Work required: Could you write out the opening lines of the data, word for word, stopping after the line that contains "export DESIGN_NICKNAME = dct_vecRot_twiddle"?

Dataset records:

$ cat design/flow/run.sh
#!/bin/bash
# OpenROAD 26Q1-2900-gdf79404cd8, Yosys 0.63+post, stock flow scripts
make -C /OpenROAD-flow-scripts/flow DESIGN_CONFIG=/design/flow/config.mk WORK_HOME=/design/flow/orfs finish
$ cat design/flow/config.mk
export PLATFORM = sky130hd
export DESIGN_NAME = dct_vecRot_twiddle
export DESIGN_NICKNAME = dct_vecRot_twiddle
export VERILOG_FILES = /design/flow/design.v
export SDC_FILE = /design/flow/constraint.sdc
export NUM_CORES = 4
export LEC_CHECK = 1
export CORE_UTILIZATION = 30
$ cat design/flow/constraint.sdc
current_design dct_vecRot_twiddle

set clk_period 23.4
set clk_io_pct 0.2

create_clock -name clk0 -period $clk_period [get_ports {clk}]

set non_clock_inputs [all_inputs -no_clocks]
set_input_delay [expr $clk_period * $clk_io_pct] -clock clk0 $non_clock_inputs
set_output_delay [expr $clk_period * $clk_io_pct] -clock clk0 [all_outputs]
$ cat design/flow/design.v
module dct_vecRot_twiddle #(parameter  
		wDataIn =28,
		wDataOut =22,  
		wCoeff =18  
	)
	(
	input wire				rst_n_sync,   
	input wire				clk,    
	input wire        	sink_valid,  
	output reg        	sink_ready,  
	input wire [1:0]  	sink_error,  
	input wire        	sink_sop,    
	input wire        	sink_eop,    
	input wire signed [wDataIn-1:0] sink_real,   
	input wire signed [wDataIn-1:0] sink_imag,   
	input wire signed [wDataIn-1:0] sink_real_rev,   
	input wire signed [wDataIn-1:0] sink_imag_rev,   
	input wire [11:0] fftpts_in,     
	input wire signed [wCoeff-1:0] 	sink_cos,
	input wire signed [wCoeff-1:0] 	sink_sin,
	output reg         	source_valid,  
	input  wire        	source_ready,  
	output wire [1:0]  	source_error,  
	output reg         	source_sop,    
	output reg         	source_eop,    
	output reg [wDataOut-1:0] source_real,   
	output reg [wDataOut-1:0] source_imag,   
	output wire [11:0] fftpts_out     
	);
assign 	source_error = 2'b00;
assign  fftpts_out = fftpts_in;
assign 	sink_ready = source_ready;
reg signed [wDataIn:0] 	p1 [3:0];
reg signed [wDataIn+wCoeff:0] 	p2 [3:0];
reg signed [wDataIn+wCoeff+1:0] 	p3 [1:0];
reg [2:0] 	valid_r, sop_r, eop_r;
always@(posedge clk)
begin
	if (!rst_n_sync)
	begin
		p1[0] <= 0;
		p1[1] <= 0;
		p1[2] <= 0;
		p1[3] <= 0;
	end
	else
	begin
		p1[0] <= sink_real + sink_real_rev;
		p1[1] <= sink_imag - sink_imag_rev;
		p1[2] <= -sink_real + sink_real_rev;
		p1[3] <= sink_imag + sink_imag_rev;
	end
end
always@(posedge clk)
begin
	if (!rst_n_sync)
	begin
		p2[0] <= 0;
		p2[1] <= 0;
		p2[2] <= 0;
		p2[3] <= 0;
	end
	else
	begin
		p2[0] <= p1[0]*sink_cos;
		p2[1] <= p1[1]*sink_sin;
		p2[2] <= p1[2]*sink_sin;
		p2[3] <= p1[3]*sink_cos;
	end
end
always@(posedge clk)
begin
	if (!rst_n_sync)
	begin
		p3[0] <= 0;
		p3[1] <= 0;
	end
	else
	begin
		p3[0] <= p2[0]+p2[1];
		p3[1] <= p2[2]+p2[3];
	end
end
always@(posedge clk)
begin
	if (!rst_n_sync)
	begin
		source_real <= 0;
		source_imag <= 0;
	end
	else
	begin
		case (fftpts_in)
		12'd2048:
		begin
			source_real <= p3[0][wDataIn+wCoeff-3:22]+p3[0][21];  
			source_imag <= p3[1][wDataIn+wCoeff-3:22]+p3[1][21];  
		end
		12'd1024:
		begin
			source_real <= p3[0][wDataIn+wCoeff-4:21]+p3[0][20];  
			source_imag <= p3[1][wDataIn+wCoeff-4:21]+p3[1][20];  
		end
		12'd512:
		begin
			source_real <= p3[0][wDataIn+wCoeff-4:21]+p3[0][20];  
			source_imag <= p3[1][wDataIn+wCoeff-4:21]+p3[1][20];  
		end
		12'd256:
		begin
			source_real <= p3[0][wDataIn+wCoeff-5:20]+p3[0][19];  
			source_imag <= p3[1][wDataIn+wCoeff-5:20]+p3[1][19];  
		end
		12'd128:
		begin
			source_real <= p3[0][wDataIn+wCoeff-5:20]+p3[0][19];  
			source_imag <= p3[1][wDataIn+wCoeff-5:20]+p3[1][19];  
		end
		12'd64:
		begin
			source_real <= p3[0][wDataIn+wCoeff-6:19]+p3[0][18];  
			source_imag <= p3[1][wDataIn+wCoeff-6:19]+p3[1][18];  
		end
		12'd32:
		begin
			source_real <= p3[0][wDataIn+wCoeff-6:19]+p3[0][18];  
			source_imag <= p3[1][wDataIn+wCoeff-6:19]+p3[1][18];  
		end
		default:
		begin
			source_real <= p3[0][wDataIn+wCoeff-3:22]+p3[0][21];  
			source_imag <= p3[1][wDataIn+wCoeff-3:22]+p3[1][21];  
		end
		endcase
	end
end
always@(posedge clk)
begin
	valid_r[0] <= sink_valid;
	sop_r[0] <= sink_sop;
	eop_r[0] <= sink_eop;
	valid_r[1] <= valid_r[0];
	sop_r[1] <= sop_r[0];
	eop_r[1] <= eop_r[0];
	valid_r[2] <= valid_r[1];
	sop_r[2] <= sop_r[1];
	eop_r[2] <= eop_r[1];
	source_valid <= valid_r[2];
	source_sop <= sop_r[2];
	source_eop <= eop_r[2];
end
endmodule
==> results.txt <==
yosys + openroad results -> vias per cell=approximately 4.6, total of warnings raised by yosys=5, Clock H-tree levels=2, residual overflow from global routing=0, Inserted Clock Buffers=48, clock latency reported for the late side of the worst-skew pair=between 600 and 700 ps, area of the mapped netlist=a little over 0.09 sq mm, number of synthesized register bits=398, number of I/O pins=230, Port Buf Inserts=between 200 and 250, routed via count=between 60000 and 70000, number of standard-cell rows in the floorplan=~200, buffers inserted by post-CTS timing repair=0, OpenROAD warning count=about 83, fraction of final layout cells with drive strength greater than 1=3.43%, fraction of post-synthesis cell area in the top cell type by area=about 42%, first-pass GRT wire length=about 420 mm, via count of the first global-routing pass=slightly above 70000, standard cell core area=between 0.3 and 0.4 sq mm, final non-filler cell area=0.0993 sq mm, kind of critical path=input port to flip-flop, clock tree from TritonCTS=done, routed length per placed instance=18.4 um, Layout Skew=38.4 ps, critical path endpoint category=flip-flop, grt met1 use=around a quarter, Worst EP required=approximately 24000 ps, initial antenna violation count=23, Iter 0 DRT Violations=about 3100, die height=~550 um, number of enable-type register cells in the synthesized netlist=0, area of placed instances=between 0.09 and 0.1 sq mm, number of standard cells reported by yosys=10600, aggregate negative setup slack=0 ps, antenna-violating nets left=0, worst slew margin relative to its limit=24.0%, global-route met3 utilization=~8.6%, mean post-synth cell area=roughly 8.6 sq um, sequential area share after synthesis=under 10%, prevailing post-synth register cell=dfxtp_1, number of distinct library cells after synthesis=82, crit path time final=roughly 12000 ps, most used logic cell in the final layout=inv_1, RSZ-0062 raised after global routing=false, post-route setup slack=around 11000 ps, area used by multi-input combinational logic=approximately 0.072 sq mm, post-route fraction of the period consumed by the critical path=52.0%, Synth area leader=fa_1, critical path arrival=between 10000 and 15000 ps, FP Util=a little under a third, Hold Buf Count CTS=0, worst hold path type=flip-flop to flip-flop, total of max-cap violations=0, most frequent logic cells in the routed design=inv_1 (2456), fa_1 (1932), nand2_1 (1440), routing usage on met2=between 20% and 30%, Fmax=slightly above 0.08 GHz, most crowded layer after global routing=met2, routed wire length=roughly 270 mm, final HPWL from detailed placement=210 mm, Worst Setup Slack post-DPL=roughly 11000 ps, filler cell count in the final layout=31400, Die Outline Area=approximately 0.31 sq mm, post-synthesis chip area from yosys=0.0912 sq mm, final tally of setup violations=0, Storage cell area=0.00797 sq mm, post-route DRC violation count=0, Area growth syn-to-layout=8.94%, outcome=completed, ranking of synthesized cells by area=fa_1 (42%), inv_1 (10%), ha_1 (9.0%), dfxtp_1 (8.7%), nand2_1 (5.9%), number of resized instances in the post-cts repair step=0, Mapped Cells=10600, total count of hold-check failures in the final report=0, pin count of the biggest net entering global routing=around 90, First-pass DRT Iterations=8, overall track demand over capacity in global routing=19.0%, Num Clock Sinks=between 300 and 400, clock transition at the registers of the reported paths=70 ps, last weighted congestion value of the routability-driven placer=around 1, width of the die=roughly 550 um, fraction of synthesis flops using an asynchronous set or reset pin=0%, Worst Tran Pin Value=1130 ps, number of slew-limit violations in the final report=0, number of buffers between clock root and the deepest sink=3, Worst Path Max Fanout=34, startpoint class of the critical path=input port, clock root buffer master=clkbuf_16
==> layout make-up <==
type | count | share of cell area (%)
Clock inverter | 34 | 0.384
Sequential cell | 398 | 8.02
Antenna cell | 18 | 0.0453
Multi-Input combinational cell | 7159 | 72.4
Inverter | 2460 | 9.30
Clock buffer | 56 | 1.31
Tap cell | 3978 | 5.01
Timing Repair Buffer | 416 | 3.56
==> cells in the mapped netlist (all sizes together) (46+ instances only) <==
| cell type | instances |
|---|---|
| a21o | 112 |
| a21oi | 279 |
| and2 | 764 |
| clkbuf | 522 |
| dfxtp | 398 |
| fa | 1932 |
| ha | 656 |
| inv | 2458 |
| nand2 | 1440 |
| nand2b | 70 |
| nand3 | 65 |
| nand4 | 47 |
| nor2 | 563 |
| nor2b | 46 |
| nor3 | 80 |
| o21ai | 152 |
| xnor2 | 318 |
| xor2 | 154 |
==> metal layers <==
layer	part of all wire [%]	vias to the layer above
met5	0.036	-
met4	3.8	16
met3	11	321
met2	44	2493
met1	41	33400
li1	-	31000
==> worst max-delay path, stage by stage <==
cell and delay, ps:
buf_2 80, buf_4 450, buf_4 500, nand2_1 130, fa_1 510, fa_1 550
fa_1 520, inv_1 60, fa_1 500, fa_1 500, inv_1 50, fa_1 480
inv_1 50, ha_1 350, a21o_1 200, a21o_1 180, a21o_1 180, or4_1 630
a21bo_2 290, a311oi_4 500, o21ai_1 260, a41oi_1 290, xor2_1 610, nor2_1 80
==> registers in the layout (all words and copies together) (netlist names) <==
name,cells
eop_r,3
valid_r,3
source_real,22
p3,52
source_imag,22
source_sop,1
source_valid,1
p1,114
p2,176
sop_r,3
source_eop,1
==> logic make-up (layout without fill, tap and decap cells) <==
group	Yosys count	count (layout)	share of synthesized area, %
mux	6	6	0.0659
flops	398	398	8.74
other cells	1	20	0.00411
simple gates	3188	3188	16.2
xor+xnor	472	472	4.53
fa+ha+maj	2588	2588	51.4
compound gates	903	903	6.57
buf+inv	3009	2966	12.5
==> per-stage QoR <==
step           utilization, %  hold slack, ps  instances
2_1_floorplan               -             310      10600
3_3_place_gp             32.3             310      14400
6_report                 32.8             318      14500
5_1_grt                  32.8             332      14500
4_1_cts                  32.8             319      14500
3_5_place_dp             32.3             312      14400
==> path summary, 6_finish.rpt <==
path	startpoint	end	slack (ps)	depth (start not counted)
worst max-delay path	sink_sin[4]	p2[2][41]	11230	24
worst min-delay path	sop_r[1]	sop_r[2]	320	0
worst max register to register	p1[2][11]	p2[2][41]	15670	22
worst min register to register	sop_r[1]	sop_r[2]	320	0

Exercise solution:
$ cat design/flow/run.sh
#!/bin/bash
# OpenROAD 26Q1-2900-gdf79404cd8, Yosys 0.63+post, stock flow scripts
make -C /OpenROAD-flow-scripts/flow DESIGN_CONFIG=/design/flow/config.mk WORK_HOME=/design/flow/orfs finish
$ cat design/flow/config.mk
export PLATFORM = sky130hd
export DESIGN_NAME = dct_vecRot_twiddle
export DESIGN_NICKNAME = dct_vecRot_twiddle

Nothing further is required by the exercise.